[Items listed in a dataset]
+===+

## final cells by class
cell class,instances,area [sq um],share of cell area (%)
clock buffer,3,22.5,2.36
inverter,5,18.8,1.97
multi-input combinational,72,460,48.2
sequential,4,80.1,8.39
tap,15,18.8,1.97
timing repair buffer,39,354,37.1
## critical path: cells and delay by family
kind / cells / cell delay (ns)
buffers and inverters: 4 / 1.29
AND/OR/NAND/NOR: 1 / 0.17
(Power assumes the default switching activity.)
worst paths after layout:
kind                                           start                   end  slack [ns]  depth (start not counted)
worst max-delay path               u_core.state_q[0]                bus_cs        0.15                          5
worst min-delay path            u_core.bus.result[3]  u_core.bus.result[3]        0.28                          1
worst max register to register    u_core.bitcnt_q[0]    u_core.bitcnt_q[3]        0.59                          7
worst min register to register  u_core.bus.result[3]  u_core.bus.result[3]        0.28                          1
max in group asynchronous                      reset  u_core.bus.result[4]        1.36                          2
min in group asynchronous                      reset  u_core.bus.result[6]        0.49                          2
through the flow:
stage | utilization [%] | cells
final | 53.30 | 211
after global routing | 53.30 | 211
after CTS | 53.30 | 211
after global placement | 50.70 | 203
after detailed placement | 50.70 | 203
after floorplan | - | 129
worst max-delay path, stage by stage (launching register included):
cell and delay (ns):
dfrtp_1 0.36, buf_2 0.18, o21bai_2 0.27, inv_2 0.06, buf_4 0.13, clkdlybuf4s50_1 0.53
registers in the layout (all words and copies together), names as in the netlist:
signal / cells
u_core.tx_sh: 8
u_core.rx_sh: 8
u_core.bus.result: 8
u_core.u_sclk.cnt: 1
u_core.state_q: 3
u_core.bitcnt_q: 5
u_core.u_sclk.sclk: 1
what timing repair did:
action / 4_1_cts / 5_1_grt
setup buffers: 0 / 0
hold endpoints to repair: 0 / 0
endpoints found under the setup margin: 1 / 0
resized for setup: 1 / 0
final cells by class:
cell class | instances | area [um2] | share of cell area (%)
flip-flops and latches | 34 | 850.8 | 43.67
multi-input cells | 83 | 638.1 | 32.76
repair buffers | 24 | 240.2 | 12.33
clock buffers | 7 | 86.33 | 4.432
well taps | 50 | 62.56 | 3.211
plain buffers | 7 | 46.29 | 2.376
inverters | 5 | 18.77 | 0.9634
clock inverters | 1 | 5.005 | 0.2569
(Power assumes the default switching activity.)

+===+

### Task instructions
Word for word, restate the lines from the one holding "clock inverters | 1 | 5.005 | 0.2569" to the last line of the records.

### Output of the exercise
clock inverters | 1 | 5.005 | 0.2569
(Power assumes the default switching activity.)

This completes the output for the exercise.